**What is expected**
Search the data for the string "tied" and extract every line where it appears.

**Task input**
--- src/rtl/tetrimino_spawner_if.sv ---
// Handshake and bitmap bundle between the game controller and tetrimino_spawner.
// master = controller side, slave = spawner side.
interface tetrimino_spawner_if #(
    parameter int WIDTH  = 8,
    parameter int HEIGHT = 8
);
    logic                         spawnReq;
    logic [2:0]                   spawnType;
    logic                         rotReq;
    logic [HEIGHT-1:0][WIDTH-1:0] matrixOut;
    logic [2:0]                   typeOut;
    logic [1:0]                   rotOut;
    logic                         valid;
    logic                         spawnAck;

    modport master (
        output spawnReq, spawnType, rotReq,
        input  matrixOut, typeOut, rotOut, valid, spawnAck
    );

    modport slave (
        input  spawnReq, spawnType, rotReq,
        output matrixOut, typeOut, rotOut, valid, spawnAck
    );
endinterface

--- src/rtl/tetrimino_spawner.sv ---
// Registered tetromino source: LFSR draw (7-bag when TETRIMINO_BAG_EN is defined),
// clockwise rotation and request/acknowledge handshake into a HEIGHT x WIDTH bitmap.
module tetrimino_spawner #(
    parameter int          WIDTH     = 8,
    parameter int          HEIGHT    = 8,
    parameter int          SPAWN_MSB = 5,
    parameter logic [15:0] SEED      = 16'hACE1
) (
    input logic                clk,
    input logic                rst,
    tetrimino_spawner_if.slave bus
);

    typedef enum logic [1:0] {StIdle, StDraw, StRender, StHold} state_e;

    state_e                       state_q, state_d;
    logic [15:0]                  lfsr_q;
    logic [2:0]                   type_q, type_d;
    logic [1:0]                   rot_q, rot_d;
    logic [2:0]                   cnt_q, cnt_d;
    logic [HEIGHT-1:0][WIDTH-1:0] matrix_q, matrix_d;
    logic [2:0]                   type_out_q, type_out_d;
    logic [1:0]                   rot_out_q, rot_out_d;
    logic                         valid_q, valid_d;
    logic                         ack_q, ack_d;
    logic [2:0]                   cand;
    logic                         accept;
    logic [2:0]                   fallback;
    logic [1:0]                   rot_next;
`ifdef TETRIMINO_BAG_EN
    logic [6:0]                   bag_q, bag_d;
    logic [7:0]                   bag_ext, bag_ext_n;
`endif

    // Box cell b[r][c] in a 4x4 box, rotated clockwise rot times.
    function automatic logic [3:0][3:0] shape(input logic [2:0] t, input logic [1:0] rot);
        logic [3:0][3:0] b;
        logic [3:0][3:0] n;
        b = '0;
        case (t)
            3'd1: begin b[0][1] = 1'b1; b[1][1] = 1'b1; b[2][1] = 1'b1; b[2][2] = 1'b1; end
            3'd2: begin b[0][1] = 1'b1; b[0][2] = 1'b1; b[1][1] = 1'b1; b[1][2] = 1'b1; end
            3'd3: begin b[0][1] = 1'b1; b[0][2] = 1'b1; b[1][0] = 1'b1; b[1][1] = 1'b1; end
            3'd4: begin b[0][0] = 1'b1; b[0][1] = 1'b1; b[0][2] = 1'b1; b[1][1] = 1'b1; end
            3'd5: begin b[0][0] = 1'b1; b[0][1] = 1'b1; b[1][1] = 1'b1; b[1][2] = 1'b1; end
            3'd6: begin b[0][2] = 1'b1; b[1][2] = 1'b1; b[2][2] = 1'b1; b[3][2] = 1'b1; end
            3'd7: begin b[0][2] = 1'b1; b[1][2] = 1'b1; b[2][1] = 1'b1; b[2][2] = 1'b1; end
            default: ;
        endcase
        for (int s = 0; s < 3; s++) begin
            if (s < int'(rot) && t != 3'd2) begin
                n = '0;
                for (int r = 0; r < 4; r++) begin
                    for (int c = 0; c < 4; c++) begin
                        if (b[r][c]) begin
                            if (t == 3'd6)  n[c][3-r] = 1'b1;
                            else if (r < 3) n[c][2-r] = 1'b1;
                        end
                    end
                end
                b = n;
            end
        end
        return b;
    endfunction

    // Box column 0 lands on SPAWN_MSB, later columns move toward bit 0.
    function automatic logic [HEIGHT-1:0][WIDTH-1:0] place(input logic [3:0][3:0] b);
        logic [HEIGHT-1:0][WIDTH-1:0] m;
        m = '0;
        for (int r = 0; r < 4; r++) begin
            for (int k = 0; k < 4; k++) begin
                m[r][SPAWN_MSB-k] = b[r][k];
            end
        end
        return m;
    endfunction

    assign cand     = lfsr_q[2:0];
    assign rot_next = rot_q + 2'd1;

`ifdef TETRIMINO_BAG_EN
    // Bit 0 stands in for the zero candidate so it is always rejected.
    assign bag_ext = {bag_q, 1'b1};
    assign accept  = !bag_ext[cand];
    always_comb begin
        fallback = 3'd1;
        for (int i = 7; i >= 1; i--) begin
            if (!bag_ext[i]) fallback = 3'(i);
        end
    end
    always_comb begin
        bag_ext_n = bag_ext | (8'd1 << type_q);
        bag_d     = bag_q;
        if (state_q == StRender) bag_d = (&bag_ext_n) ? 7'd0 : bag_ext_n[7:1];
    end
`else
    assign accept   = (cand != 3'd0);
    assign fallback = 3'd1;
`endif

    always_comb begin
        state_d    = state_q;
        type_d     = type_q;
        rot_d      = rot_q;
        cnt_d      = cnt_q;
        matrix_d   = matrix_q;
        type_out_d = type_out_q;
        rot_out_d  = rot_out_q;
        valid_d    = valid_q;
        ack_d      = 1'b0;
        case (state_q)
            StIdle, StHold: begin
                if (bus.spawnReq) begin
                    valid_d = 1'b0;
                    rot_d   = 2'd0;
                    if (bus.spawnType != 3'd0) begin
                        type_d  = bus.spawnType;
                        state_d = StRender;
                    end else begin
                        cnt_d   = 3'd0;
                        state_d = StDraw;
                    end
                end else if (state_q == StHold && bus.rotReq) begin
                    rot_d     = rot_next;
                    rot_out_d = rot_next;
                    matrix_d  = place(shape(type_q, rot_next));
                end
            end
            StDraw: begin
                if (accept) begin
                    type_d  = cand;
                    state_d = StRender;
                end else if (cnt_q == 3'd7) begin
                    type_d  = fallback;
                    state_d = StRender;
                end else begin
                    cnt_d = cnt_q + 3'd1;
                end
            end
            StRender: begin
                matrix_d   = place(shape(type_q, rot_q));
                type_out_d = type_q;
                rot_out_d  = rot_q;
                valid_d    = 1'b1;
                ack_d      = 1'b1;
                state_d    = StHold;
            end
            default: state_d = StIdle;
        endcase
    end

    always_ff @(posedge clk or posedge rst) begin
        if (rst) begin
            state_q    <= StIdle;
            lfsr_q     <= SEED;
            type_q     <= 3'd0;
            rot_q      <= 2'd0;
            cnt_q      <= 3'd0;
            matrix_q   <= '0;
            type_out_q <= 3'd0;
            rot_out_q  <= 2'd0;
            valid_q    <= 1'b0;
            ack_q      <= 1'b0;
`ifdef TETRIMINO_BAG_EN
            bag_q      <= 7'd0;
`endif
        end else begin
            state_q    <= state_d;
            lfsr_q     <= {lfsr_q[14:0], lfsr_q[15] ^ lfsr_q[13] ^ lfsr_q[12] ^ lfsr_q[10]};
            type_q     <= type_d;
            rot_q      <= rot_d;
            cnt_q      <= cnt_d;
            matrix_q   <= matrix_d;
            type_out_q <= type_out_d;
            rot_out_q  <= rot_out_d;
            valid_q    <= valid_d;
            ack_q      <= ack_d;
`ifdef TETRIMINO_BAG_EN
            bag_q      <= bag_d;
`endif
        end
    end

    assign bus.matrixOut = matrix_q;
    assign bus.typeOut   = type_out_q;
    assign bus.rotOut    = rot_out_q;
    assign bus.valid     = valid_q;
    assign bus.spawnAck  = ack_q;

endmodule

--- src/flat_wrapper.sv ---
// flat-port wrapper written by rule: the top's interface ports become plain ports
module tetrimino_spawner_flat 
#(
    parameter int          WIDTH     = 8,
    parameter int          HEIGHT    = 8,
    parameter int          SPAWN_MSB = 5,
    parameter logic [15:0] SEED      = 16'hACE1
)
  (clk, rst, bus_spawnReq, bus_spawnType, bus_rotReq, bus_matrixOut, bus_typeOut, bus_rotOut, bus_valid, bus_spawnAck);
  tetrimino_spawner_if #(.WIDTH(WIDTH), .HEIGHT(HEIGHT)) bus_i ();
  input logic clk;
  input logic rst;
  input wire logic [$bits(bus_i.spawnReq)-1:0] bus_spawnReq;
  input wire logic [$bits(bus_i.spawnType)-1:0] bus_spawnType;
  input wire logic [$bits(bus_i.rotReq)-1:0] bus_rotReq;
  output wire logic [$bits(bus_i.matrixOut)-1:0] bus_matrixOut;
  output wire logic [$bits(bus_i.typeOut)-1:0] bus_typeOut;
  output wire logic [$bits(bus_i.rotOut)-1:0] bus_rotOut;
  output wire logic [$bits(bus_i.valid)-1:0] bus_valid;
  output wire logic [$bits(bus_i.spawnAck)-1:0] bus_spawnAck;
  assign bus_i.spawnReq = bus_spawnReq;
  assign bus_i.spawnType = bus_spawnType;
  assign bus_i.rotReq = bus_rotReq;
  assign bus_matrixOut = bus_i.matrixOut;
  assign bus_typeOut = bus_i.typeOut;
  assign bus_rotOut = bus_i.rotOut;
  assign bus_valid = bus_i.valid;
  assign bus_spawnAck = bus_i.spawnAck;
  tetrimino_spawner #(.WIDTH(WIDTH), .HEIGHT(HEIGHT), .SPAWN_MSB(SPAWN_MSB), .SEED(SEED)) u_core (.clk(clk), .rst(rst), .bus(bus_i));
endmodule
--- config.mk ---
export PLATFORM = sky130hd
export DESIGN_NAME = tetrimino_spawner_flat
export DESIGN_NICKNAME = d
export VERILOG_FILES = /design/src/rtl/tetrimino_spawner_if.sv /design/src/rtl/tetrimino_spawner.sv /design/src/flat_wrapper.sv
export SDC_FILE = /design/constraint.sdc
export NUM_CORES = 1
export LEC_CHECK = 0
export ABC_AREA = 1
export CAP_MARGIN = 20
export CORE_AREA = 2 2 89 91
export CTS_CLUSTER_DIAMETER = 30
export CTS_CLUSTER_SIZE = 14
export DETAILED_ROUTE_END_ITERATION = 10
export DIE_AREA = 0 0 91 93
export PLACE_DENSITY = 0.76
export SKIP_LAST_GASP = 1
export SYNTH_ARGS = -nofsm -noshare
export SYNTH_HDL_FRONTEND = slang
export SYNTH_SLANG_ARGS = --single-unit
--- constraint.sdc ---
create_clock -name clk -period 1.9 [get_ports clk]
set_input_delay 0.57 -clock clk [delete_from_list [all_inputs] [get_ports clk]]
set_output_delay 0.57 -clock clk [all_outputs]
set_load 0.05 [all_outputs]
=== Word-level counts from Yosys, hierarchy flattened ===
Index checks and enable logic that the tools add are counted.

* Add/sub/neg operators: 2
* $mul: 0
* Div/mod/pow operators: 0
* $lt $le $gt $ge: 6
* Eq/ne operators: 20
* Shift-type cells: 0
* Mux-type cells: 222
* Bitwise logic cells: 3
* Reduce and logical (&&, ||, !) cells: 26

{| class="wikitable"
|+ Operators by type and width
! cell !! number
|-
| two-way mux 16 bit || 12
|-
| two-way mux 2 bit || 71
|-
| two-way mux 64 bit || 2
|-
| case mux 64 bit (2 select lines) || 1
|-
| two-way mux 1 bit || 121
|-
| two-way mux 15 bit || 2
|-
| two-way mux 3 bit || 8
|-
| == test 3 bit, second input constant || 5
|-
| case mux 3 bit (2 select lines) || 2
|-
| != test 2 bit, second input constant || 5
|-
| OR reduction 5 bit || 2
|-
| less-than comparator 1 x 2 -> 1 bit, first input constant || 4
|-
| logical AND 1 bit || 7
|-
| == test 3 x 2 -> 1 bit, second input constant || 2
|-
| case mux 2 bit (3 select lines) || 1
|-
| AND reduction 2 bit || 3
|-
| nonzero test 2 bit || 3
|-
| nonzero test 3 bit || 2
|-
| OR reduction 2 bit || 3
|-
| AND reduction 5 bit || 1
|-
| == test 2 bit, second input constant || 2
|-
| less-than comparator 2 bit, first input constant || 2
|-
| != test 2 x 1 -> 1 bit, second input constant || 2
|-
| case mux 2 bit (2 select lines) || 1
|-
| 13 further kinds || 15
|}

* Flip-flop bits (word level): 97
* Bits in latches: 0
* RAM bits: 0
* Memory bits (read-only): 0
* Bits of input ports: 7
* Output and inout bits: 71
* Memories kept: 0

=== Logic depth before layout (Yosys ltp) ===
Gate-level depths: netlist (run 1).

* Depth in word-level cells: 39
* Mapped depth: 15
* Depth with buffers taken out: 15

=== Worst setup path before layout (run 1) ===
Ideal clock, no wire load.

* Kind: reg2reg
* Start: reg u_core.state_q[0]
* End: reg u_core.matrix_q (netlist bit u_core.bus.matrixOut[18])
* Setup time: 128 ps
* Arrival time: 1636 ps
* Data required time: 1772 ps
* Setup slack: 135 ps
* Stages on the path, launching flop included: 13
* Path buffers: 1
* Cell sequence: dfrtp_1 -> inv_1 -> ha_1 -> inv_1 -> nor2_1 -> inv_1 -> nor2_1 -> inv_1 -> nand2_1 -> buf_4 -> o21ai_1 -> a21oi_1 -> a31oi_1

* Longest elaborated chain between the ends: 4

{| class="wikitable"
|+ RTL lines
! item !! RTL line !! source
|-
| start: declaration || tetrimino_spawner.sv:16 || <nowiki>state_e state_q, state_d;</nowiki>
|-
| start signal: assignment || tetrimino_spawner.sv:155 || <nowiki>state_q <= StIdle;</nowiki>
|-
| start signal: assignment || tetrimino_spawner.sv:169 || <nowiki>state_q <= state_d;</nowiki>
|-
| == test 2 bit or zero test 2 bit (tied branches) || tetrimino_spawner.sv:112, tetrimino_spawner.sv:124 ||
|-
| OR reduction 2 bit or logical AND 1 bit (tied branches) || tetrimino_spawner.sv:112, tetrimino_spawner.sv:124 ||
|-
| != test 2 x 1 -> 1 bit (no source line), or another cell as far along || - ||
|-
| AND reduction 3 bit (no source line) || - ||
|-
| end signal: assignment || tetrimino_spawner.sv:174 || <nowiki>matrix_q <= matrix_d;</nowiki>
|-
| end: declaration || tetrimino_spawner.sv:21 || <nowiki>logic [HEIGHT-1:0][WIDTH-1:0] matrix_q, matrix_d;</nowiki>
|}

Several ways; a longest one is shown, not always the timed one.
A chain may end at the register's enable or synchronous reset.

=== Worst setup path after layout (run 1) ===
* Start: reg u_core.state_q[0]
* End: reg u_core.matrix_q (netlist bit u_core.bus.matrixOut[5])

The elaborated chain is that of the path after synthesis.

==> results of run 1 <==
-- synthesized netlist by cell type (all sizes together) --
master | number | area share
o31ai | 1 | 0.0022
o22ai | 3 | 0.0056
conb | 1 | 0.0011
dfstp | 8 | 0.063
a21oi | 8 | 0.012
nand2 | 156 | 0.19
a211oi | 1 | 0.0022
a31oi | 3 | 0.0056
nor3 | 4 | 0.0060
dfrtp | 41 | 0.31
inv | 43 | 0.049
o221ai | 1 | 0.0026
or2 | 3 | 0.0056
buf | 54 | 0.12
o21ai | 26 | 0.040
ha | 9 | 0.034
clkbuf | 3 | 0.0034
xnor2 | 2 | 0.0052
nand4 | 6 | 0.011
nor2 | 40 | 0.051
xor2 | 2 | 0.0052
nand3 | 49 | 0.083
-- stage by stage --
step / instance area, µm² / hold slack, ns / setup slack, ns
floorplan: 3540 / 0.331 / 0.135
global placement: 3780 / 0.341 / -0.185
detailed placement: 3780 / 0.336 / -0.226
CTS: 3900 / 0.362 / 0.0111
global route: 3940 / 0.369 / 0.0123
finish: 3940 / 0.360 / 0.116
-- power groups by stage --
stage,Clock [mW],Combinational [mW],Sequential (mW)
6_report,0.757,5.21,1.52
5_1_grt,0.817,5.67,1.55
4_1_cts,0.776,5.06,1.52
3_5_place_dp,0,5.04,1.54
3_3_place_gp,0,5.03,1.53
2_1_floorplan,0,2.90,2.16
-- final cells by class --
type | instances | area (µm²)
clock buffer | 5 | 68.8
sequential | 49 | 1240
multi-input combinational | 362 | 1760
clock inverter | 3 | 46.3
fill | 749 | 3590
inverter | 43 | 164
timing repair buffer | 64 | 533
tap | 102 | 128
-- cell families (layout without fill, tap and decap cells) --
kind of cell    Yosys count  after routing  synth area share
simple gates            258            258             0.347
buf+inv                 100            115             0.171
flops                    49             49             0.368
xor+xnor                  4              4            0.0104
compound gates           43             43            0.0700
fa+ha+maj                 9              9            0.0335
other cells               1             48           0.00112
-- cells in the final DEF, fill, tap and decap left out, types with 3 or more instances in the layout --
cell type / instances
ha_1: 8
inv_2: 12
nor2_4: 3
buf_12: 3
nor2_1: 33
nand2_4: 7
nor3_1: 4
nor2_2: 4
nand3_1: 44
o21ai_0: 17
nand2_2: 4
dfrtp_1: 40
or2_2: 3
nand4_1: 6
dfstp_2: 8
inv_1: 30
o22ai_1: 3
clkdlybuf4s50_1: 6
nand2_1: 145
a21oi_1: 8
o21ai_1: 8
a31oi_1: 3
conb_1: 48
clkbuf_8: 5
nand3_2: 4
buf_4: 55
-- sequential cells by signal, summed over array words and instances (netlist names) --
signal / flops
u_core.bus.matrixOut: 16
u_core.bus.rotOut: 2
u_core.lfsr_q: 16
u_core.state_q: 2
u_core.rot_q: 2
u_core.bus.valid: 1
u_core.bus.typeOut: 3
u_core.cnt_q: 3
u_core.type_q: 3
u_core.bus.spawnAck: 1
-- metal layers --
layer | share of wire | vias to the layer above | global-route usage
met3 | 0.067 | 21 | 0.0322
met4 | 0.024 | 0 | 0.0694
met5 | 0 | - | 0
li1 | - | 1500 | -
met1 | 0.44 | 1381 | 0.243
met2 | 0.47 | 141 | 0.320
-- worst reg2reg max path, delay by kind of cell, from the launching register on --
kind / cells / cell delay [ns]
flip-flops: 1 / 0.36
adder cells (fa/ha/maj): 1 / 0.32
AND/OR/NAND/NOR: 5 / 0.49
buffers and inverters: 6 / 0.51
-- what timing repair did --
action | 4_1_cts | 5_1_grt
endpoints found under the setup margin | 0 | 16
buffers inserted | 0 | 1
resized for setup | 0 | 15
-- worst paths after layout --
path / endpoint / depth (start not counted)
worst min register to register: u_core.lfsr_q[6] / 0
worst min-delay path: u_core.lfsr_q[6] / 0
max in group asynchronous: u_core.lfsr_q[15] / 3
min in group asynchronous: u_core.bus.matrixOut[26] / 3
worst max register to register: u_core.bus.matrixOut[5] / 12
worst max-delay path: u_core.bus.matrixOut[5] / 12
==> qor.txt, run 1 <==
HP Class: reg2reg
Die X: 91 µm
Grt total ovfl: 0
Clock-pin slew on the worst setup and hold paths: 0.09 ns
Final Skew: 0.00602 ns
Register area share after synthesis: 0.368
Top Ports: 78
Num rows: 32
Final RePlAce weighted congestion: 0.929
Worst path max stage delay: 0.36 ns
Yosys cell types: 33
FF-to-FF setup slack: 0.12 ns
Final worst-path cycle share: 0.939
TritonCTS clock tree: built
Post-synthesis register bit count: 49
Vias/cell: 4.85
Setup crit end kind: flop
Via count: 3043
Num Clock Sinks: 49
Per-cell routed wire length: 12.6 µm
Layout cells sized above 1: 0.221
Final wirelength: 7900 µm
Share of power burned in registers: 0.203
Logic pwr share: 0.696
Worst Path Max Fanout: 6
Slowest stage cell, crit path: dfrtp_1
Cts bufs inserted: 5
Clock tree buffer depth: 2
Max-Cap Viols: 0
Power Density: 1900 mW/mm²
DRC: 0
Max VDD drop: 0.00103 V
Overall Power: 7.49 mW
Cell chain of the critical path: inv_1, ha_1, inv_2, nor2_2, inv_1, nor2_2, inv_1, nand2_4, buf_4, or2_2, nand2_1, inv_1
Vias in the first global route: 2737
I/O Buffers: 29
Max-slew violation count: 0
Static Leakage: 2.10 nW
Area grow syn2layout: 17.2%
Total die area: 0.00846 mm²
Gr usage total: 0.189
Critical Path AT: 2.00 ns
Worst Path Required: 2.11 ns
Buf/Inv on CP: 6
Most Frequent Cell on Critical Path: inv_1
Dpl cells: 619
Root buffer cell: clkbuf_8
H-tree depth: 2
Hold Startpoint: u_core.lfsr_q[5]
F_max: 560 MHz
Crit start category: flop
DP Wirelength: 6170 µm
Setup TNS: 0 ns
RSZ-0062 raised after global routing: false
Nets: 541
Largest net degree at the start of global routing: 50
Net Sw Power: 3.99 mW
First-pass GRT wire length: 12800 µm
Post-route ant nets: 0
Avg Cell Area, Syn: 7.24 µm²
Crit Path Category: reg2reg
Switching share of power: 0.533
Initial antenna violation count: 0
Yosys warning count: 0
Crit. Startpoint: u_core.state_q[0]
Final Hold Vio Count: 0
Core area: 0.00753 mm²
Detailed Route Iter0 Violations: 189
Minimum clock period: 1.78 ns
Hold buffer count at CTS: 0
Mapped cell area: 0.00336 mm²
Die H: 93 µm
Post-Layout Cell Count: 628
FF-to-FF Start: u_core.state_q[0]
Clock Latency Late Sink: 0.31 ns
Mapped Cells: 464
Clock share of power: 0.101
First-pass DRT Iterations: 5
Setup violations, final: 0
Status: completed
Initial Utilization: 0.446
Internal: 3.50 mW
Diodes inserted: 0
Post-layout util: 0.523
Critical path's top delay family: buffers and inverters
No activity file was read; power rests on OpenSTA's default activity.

**Output for this task**
| == test 2 bit or zero test 2 bit (tied branches) || tetrimino_spawner.sv:112, tetrimino_spawner.sv:124 ||
| OR reduction 2 bit or logical AND 1 bit (tied branches) || tetrimino_spawner.sv:112, tetrimino_spawner.sv:124 ||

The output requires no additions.